AIM OF THE EXERCISE:
Below are the entries; give again exactly the lines from the one mentioning "the third run" through the one mentioning "the fifth run", inclusive.

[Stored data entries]
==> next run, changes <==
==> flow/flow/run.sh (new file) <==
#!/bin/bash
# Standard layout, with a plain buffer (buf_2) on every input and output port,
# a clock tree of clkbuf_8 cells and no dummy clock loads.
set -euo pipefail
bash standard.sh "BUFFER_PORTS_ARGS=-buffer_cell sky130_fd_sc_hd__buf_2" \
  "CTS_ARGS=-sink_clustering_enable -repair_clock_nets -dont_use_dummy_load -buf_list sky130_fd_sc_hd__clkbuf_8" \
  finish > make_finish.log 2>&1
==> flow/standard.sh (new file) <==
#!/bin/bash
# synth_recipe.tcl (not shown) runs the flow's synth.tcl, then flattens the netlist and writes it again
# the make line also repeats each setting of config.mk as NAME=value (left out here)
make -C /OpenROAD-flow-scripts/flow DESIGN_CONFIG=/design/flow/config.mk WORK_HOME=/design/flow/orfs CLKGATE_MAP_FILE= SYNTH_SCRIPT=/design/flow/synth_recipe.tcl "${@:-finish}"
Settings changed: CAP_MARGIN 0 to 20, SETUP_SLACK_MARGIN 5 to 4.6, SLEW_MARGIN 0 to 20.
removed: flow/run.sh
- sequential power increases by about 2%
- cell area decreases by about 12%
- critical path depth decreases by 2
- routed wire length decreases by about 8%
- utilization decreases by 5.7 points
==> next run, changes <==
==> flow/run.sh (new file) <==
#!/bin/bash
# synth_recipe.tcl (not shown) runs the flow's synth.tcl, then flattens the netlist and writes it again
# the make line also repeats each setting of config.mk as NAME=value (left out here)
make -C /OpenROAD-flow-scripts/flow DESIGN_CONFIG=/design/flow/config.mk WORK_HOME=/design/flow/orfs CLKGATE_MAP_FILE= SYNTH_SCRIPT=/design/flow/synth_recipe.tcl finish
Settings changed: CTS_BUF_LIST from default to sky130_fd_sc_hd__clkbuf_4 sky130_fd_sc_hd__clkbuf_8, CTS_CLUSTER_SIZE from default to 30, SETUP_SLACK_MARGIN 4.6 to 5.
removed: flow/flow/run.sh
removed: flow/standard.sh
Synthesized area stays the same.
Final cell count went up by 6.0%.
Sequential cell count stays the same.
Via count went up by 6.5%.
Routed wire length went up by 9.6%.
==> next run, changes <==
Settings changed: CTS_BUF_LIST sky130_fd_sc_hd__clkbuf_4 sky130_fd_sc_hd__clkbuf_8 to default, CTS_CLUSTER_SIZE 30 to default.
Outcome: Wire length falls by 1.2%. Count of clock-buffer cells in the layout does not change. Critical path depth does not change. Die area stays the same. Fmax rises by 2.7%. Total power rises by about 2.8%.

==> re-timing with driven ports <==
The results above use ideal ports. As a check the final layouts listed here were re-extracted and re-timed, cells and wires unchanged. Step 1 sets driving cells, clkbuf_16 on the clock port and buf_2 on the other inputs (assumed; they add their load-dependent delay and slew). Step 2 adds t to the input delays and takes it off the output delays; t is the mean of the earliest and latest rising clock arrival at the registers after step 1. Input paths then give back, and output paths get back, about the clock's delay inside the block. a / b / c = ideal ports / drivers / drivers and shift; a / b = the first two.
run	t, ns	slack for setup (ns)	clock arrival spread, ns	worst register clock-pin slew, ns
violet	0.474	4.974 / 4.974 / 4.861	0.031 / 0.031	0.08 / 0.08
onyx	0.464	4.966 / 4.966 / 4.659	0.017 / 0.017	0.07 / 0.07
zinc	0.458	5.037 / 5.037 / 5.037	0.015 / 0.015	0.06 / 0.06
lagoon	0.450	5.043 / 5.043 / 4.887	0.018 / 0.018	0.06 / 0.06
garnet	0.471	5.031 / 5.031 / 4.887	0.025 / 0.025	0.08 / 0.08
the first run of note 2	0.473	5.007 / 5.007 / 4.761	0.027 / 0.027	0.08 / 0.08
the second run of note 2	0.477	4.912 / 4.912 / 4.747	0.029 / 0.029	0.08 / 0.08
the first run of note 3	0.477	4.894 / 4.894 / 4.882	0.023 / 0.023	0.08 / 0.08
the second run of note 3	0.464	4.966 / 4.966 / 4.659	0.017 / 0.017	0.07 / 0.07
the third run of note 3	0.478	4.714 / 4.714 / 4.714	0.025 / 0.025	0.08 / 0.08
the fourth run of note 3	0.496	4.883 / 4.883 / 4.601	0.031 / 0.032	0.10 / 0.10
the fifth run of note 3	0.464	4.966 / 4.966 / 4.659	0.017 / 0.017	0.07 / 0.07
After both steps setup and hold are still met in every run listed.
What follows belongs to an exercise in optimizing a design on an open flow for small area; a production flow would make more cautious choices.
The RTL was checked by simulation tests, not by an equivalence proof against the original design.
The clock port is modelled as an ideal driver; clocking choices that lean on that would not hold on a real chip.
No activity file was given, so power comes from the tool's default toggle rates.

== the reference run ==
==> flow/design.v <==
module fifo_rdec (
    input rst, rd,
    input [3:0] a,
    output [15:0] sel,
    output hold
);
    wire g;
    wire [3:0] an, lo_n, hi_n;
    fifo_nor2b g_g (.a(rst), .b_n(rd), .y(g));
    fifo_nor2  g_h (.a(rd), .b(rst), .y(hold));
    genvar k;
    generate for (k = 0; k < 4; k = k + 1) begin : inv
        fifo_inv g_i (.a(a[k]), .y(an[k]));
    end endgenerate
    generate for (k = 0; k < 4; k = k + 1) begin : pre
        fifo_nand3 g_lo (.a(g), .b(k & 1 ? a[0] : an[0]), .c(k & 2 ? a[1] : an[1]), .y(lo_n[k]));
        fifo_nand2 g_hi (.a(k & 1 ? a[2] : an[2]), .b(k & 2 ? a[3] : an[3]), .y(hi_n[k]));
    end endgenerate
    generate for (k = 0; k < 16; k = k + 1) begin : fin
        fifo_nor2 g_s (.a(lo_n[k % 4]), .b(hi_n[k / 4]), .y(sel[k]));
    end endgenerate
endmodule
module fifo_nor2 (input a, b, output y);
    assign y = ~(a | b);
endmodule
module fifo_aoi222 (input a0, b0, a1, b1, a2, b2, output y);
    assign y = ~((a0 & b0) | (a1 & b1) | (a2 & b2));
endmodule
module fifo_nand6 (input [5:0] y, output x);
    wire c;
    fifo_and4  g_c (.a(y[0]), .b(y[1]), .c(y[2]), .d(y[3]), .y(c));
    fifo_nand3 g_x (.a(c), .b(y[4]), .c(y[5]), .y(x));
endmodule
module fifo_aoi22 (input a0, b0, a1, b1, output y);
    assign y = ~((a0 & b0) | (a1 & b1));
endmodule
module fifo_ctl (
    input rst, wr_en, rd_en,
    input [4:0] p,
    output full, empty, wr, rd,
    output [4:0] pn
);
    wire n4, up, dn, rst_n;
    wire a2, a3, a4, z2, z3, z4;
    wire [4:0] t, x;
    assign empty = p[4];
    fifo_nand4 g_n4 (.a(p[0]), .b(p[1]), .c(p[2]), .d(p[3]), .y(n4));
    fifo_nor2  g_fl (.a(n4), .b(p[4]), .y(full));
    fifo_nor2b g_wr (.a(full), .b_n(wr_en), .y(wr));
    fifo_nor2b g_rd (.a(p[4]), .b_n(rd_en), .y(rd));
    fifo_nor2b g_up (.a(rd), .b_n(wr), .y(up));
    fifo_nor2b g_dn (.a(wr), .b_n(rd), .y(dn));
    fifo_inv   g_rn (.a(rst), .y(rst_n));
    fifo_and2  g_a2 (.a(p[0]), .b(p[1]), .y(a2));
    fifo_and3  g_a3 (.a(p[0]), .b(p[1]), .c(p[2]), .y(a3));
    fifo_inv   g_a4 (.a(n4), .y(a4));
    fifo_nor2  g_z2 (.a(p[0]), .b(p[1]), .y(z2));
    fifo_nor3  g_z3 (.a(p[0]), .b(p[1]), .c(p[2]), .y(z3));
    fifo_nor4  g_z4 (.a(p[0]), .b(p[1]), .c(p[2]), .d(p[3]), .y(z4));
    fifo_or2   g_t0 (.a(up), .b(dn), .y(t[0]));
    fifo_mux2  g_t1 (.s(p[0]), .a1(up), .a0(dn), .y(t[1]));
    fifo_ao22  g_t2 (.a0(up), .b0(a2), .a1(dn), .b1(z2), .y(t[2]));
    fifo_ao22  g_t3 (.a0(up), .b0(a3), .a1(dn), .b1(z3), .y(t[3]));
    fifo_ao22  g_t4 (.a0(up), .b0(a4), .a1(dn), .b1(z4), .y(t[4]));
    genvar k;
    generate for (k = 0; k < 5; k = k + 1) begin : nx
        fifo_xnor2 g_x (.a(p[k]), .b(t[k]), .y(x[k]));
        fifo_nand2 g_n (.a(rst_n), .b(x[k]), .y(pn[k]));
    end endgenerate
endmodule
module fifo_inv   (input a, output y);             assign y = ~a;                endmodule
module fifo_nand2 (input a, b, output y);          assign y = ~(a & b);          endmodule
module fifo_nand4 (input a, b, c, d, output y);    assign y = ~(a & b & c & d);  endmodule
module fifo_nor2b (input a, b_n, output y);        assign y = ~(a | ~b_n);       endmodule
module fifo_nor3  (input a, b, c, output y);       assign y = ~(a | b | c);      endmodule
module fifo_nor4  (input a, b, c, d, output y);    assign y = ~(a | b | c | d);  endmodule
module fifo_and2  (input a, b, output y);          assign y = a & b;             endmodule
module fifo_and3  (input a, b, c, output y);       assign y = a & b & c;         endmodule
module fifo_or2   (input a, b, output y);          assign y = a | b;             endmodule
module fifo_xnor2 (input a, b, output y);          assign y = ~(a ^ b);          endmodule
module fifo_mux2  (input s, a1, a0, output y);     assign y = s ? a1 : a0;       endmodule
module fifo_ao22  (input a0, b0, a1, b1, output y); assign y = (a0 & b0) | (a1 & b1); endmodule
module fifo_nand3 (input a, b, c, output y);       assign y = ~(a & b & c);      endmodule
module fifo_and4  (input a, b, c, d, output y);    assign y = a & b & c & d;     endmodule
module sync_fifo #(parameter width=8, depth=16, addr_size=4)(
    input [width-1:0] data_in,
    input rst, clk, rd_en, wr_en,
    output fifo_full, fifo_empty,
    output [width-1:0] data_out
);
reg [4:0] p;
reg [7:0] ram [0:15];
reg [7:0] dout;
wire wr, rd;
wire [4:0] pn;
fifo_ctl u_ctl (.rst(rst), .wr_en(wr_en), .rd_en(rd_en), .p(p),
    .full(fifo_full), .empty(fifo_empty), .wr(wr), .rd(rd), .pn(pn));
assign data_out = dout;
always @(posedge clk)
    p <= pn;
integer i;
always @(posedge clk) begin
    if (wr) begin
        ram[0] <= data_in;
        for (i = 1; i < 16; i = i + 1)
            ram[i] <= ram[i-1];
    end
end
wire [15:0] sel;
wire hold;
fifo_rdec u_dec (.rst(rst), .rd(rd), .a(p[3:0]), .sel(sel), .hold(hold));
genvar b;
generate for (b = 0; b < 8; b = b + 1) begin : bitslice
    wire [5:0] y;
    fifo_aoi222 u0 (.a0(sel[0]),  .b0(ram[0][b]),  .a1(sel[1]),  .b1(ram[1][b]),  .a2(sel[2]),  .b2(ram[2][b]),  .y(y[0]));
    fifo_aoi222 u1 (.a0(sel[3]),  .b0(ram[3][b]),  .a1(sel[4]),  .b1(ram[4][b]),  .a2(sel[5]),  .b2(ram[5][b]),  .y(y[1]));
    fifo_aoi222 u2 (.a0(sel[6]),  .b0(ram[6][b]),  .a1(sel[7]),  .b1(ram[7][b]),  .a2(sel[8]),  .b2(ram[8][b]),  .y(y[2]));
    fifo_aoi222 u3 (.a0(sel[9]),  .b0(ram[9][b]),  .a1(sel[10]), .b1(ram[10][b]), .a2(sel[11]), .b2(ram[11][b]), .y(y[3]));
    fifo_aoi222 u4 (.a0(sel[12]), .b0(ram[12][b]), .a1(sel[13]), .b1(ram[13][b]), .a2(sel[14]), .b2(ram[14][b]), .y(y[4]));
    fifo_aoi22  u5 (.a0(sel[15]), .b0(ram[15][b]), .a1(hold), .b1(dout[b]), .y(y[5]));
    wire d;
    fifo_nand6  u6 (.y(y), .x(d));
    always @(posedge clk)
        dout[b] <= d;
end endgenerate
endmodule
clock: 4.0 ns
lec_check: 0
cap_margin: 0
core_margin: 2
core_utilization: 40
slew_margin: 0
synth_hierarchical: 1
standard.sh (not shown) runs the stock make flow with config.mk's settings and CLKGATE_MAP_FILE= SYNTH_SCRIPT=/design/flow/synth_recipe.tcl, a recipe that flattens the netlist after the stock synthesis.
==> flow/flow/run.sh <==
#!/bin/bash
# Standard ORFS layout, except: clock tree without dummy loads (they only
# balance skew between tree branches), and port buffers of the smallest size.
set -euo pipefail
export CTS_ARGS="-sink_clustering_enable -repair_clock_nets -dont_use_dummy_load -buf_list sky130_fd_sc_hd__clkbuf_4"
export BUFFER_PORTS_ARGS="-buffer_cell sky130_fd_sc_hd__buf_1"
export POST_FLOORPLAN_TCL="$PWD/flow/downsize.tcl"
export POST_CTS_TCL="$PWD/flow/postcts.tcl"
bash standard.sh finish > standard.log 2>&1
==> flow/flow/downsize.tcl <==
# After floorplan: every combinational cell that synthesis sized above drive
# strength 1 goes back to its _1 variant; the placement and routing repairs
# later upsize or buffer whatever then needs it for slew, load or timing.
set n 0
foreach inst [get_cells *] {
  set ref [get_property $inst ref_name]
  if { ![regexp {^(sky130_fd_sc_hd__[a-z0-9]+)_([0-9]+)$} $ref -> base drive] } { continue }
  if { $drive <= 1 } { continue }
  if { [regexp {__(df|dl|sdf|edf|sedf|clk|tap|fill|conb|dly|lpflow|probe)} $base] } { continue }
  if { [get_lib_cells -quiet */${base}_1] eq "" } { continue }
  replace_cell [get_full_name $inst] ${base}_1
  incr n
}
puts "downsize: $n cells set to drive strength 1"
==> flow/flow/postcts.tcl <==
# After CTS: a clkbuf_4 leaf whose sinks see a slow clock edge is swapped for
# a clkbuf_8, then the placement is legalised again.
estimate_parasitics -placement
set n 0
foreach inst [get_cells clkbuf_*] {
  if { [get_property $inst ref_name] ne "sky130_fd_sc_hd__clkbuf_4" } { continue }
  set net [get_nets -of_objects [get_pins [get_full_name $inst]/X]]
  set worst 0
  foreach l [get_pins -of_objects $net -filter "direction==input"] {
    set s [get_property $l slew_max]
    if { $s > $worst } { set worst $s }
  }
  if { $worst > 0.115 } {
    replace_cell $inst sky130_fd_sc_hd__clkbuf_8
    incr n
  }
}
puts "post-cts: upsized $n clock buffers"
if { $n > 0 } {
  detailed_placement
  estimate_parasitics -placement
}
The reference run finished all stages; the layout is clean.
### the reference run -> the trial run
Settings: CAP_MARGIN now 20, was 0; SLEW_MARGIN now 20, was 0.
Looking at the reference run and the trial run, the post-DP HPWL is a wash. Pre-CTS setup slack came out exactly the same in the reference run and the trial run. The area share of and/or/nand/nor cells after synthesis of the reference run and that of the trial run are within noise of each other. Between the reference run and the trial run, the difference in clock power is negligible. The critical path buffer and inverter count was comparable across the reference run and the trial run. Status: final worst-path setup slack parity (the reference run, the trial run). Comparing the trial run against the reference run, there is no change at all in global-route usage. Re number of input and output port buffers inserted: no difference whatsoever between the reference run and the trial run.

== build 10 ==
sync_fifo, a different RTL version from the one above (not shown whole).
Size: ~260 cells after synthesis, roughly 140 flip-flops, roughly 5000 µm² of cells after synthesis.
==> flow/design.v (excerpt) <==
module sync_fifo #(parameter width=8, depth=16, addr_size=4)(
    input [width-1:0] data_in,
    input rst, clk, rd_en, wr_en,
    output fifo_full, fifo_empty,
    output [width-1:0] data_out
);
reg [4:0] p;
reg [7:0] ram [0:15];
reg [7:0] dout;
wire wr, rd;
wire [4:0] pn;
fifo_ctl u_ctl (.rst(rst), .wr_en(wr_en), .rd_en(rd_en), .p(p),
    .full(fifo_full), .empty(fifo_empty), .wr(wr), .rd(rd), .pn(pn));
assign data_out = dout;
always @(posedge clk)
    p <= pn;
integer i;
always @(posedge clk) begin
    if (wr) begin
        ram[0] <= data_in;
        for (i = 1; i < 16; i = i + 1)
            ram[i] <= ram[i-1];
    end
end
wire [15:0] sel;
wire hold;
fifo_rdec u_dec (.rst(rst), .rd(rd), .a(p[3:0]), .sel(sel), .hold(hold));
genvar b;
generate for (b = 0; b < 8; b = b + 1) begin : bitslice
    wire [4:0] y;
    fifo_aoi222 u0 (.a0(sel[0]),  .b0(ram[0][b]),  .a1(sel[1]),  .b1(ram[1][b]),  .a2(sel[2]),  .b2(ram[2][b]),  .y(y[0]));
  ...
==> flow/config.mk <==
export PLATFORM = sky130hd
export DESIGN_NAME = sync_fifo
export DESIGN_NICKNAME = sync_fifo
export VERILOG_FILES = /design/flow/design.v
export SDC_FILE = /design/flow/constraint.sdc
export NUM_CORES = 4
export LEC_CHECK = 0
export CAP_MARGIN = 20
export CORE_MARGIN = 2
export CORE_UTILIZATION = 55
export SLEW_MARGIN = 20
export SYNTH_HIERARCHICAL = 1
==> flow/constraint.sdc <==
create_clock -name core_clock -period 4.0 [get_ports {clk}]
set_input_delay 0.8000 -clock core_clock [delete_from_list [all_inputs] [get_ports {clk}]]
set_output_delay 0.8000 -clock core_clock [all_outputs]
set_load 0.01 [all_outputs]
Scripts as last shown in full above: flow/flow/run.sh, flow/flow/downsize.tcl, flow/flow/postcts.tcl
diff inputs: build 10 => build 64
- CORE_UTILIZATION changed from 55 to 40
==> flow/flow/postcts.tcl <==
# After CTS: size each clkbuf_4 leaf of the clock tree to the smallest of
# clkbuf_2, clkbuf_4 and clkbuf_8 whose sinks still see a fast clock edge,
# then legalise the placement again.
proc leaf_worst_slew { inst } {
  set net [get_nets -of_objects [get_pins [get_full_name $inst]/X]]
  set worst 0
  foreach l [get_pins -of_objects $net -filter "direction==input"] {
    set s [get_property $l slew_max]
    if { $s > $worst } { set worst $s }
  }
  return $worst
}
estimate_parasitics -placement
set n 0
foreach inst [get_cells clkbuf_*] {
  if { [get_property $inst ref_name] ne "sky130_fd_sc_hd__clkbuf_4" } { continue }
  set name [get_full_name $inst]
  # only leaves: every load is a register clock pin
  set net [get_nets -of_objects [get_pins $name/X]]
  set leaf 1
  foreach l [get_pins -of_objects $net -filter "direction==input"] {
    if { [string match "sky130_fd_sc_hd__clkbuf*" [get_property [get_cells -of_objects $l] ref_name]] } { set leaf 0 }
  }
  if { !$leaf } { continue }
  set chosen sky130_fd_sc_hd__clkbuf_4
  foreach cell {sky130_fd_sc_hd__clkbuf_2 sky130_fd_sc_hd__clkbuf_4 sky130_fd_sc_hd__clkbuf_8} {
    replace_cell $name $cell
    set chosen $cell
    if { [leaf_worst_slew $inst] <= 0.110 } { break }
  }
  puts "post-cts: $name -> $chosen ([leaf_worst_slew $inst])"
  incr n
}
detailed_placement
estimate_parasitics -placement
## What came out
- Build 64: final period demand of the worst path is 0.11 ns lower than what build 10 reported.
- Going from build 10 to build 64, proportion of power drawn by flip-flops and latches now larger; number of cells on the critical path fell 6.
Modified inputs, build 68 compared to build 64
- changing CORE_UTILIZATION from 40 to 30
==> flow/flow/postcts.tcl <==
# After CTS: a clkbuf_4 leaf whose sinks see a slow clock edge is swapped for
# a clkbuf_8, then the placement is legalised again.
estimate_parasitics -placement
set n 0
foreach inst [get_cells clkbuf_*] {
  if { [get_property $inst ref_name] ne "sky130_fd_sc_hd__clkbuf_4" } { continue }
  set net [get_nets -of_objects [get_pins [get_full_name $inst]/X]]
  set worst 0
  foreach l [get_pins -of_objects $net -filter "direction==input"] {
    set s [get_property $l slew_max]
    if { $s > $worst } { set worst $s }
  }
  if { $worst > 0.115 } {
    replace_cell $inst sky130_fd_sc_hd__clkbuf_8
    incr n
  }
}
puts "post-cts: upsized $n clock buffers"
if { $n > 0 } {
  detailed_placement
  estimate_parasitics -placement
}
## What came out
- From build 64 to build 68 the numbers moved as follows: sequential cell power held steady, total routing usage reported by global routing saw a decrease, share of total power in sequential cells essentially unchanged.
Here is what was changed in the inputs of build 51 compared with build 68.
- CORE_UTILIZATION: 30 -> 40
-- flow/flow/run.sh --
<<< build 68, line 5
export CTS_ARGS="-sink_clustering_enable -repair_clock_nets -dont_use_dummy_load -buf_list sky130_fd_sc_hd__clkbuf_4"
>>> build 51, line 5
export CTS_ARGS="-sink_clustering_enable -repair_clock_nets -dont_use_dummy_load -sink_clustering_size 24 -sink_clustering_max_diameter 60 -sink_clustering_levels 1 -buf_list sky130_fd_sc_hd__clkbuf_8"
Findings:
The final layout from build 51, which completed every stage, passed the timing, design-rule and antenna checks at the end of the flow.
Total power divided by cell area in build 51 is about 5.5% above build 68.
Portion of total power attributed to the clock network | build 51 above build 68
First-pass GRT wire length delta (build 51 − build 68): favourable
Build 51 does worse than build 68 on normalized max-slew margin.
The final reports for build 51 and build 68 show actual transition at the worst max-transition pin higher in the former.
Diff build 68 -> build 51: fmax increased by about 2.4% relative to the old numbers; fill cell instance count of the final layout decreased by about 30% relative to the old numbers; total met2 wirelength after detailed routing increased by 1.1% relative to the old numbers; die area decreased by 4300 µm² relative to the old numbers.
[inputs] build 35 vs build 51
-- flow/flow/run.sh --
<<< build 51, line 5
export CTS_ARGS="-sink_clustering_enable -repair_clock_nets -dont_use_dummy_load -sink_clustering_size 24 -sink_clustering_max_diameter 60 -sink_clustering_levels 1 -buf_list sky130_fd_sc_hd__clkbuf_8"
>>> build 35, line 5
export CTS_ARGS="-sink_clustering_enable -repair_clock_nets -dont_use_dummy_load -buf_list sky130_fd_sc_hd__clkbuf_4"
==> summary.txt <==
- Build 35 vs build 51: met3 wire length up
- Re instance count on the critical path: no difference whatsoever between build 51 and build 35.
- Of build 51 and build 35, build 51 shows the lower via count, with build 35 above it.
- Across both runs, clock insertion delay at the later pin of the skew report was lower for build 35 than for build 51.
- Final worst setup slack delta for build 35 relative to build 51: 0.050 ns lower
- Diff build 51 -> build 35: area used by multi-input combinational logic did not really move, worst stage delay on the critical path went down, peak clock frequency supported by timing went down, die area did not really move, design internal power went down.
- Between build 51 and build 35, the difference in combinational power is negligible.

-- afterwards: timing with drivers on the ports --
The results above use ideal ports. As a check the final layouts listed here were re-extracted and re-timed, cells and wires unchanged.
Step 1, drivers: a clkbuf_16 drives clk and a buf_2 each remaining input, both assumed.
Step 2 times the ports against the registers' clock, not the clock port: input delays grow and output delays shrink by t, the midpoint of the rising clock arrivals with the driver on.
Slacks: ideal ports / drivers / drivers and shift; pairs: ideal ports / drivers.
run | t, ns | setup slack, ns | clock arrival spread, ns
the reference run | 0.424 | 1.516 / 1.527 / 1.103 | 0.034 / 0.034
the trial run | 0.424 | 1.516 / 1.527 / 1.103 | 0.034 / 0.034
build 10 | 0.412 | 1.442 / 1.447 / 1.035 | 0.030 / 0.030
build 64 | 0.530 | 1.548 / 1.514 / 1.082 | 0.033 / 0.033
build 68 | 0.412 | 1.488 / 1.494 / 1.082 | 0.040 / 0.040
build 51 | 0.459 | 1.548 / 1.560 / 1.102 | 0.022 / 0.021
build 35 | 0.420 | 1.498 / 1.507 / 1.087 | 0.026 / 0.027
After both steps setup and hold are still met in every run listed. The setup slack of build 64, which loses most, moves by -0.034 ns with the drivers and by -0.466 ns with both steps.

SOLUTION FOR THIS EXERCISE:
the third run of note 3	0.478	4.714 / 4.714 / 4.714	0.025 / 0.025	0.08 / 0.08
the fourth run of note 3	0.496	4.883 / 4.883 / 4.601	0.031 / 0.032	0.10 / 0.10
the fifth run of note 3	0.464	4.966 / 4.966 / 4.659	0.017 / 0.017	0.07 / 0.07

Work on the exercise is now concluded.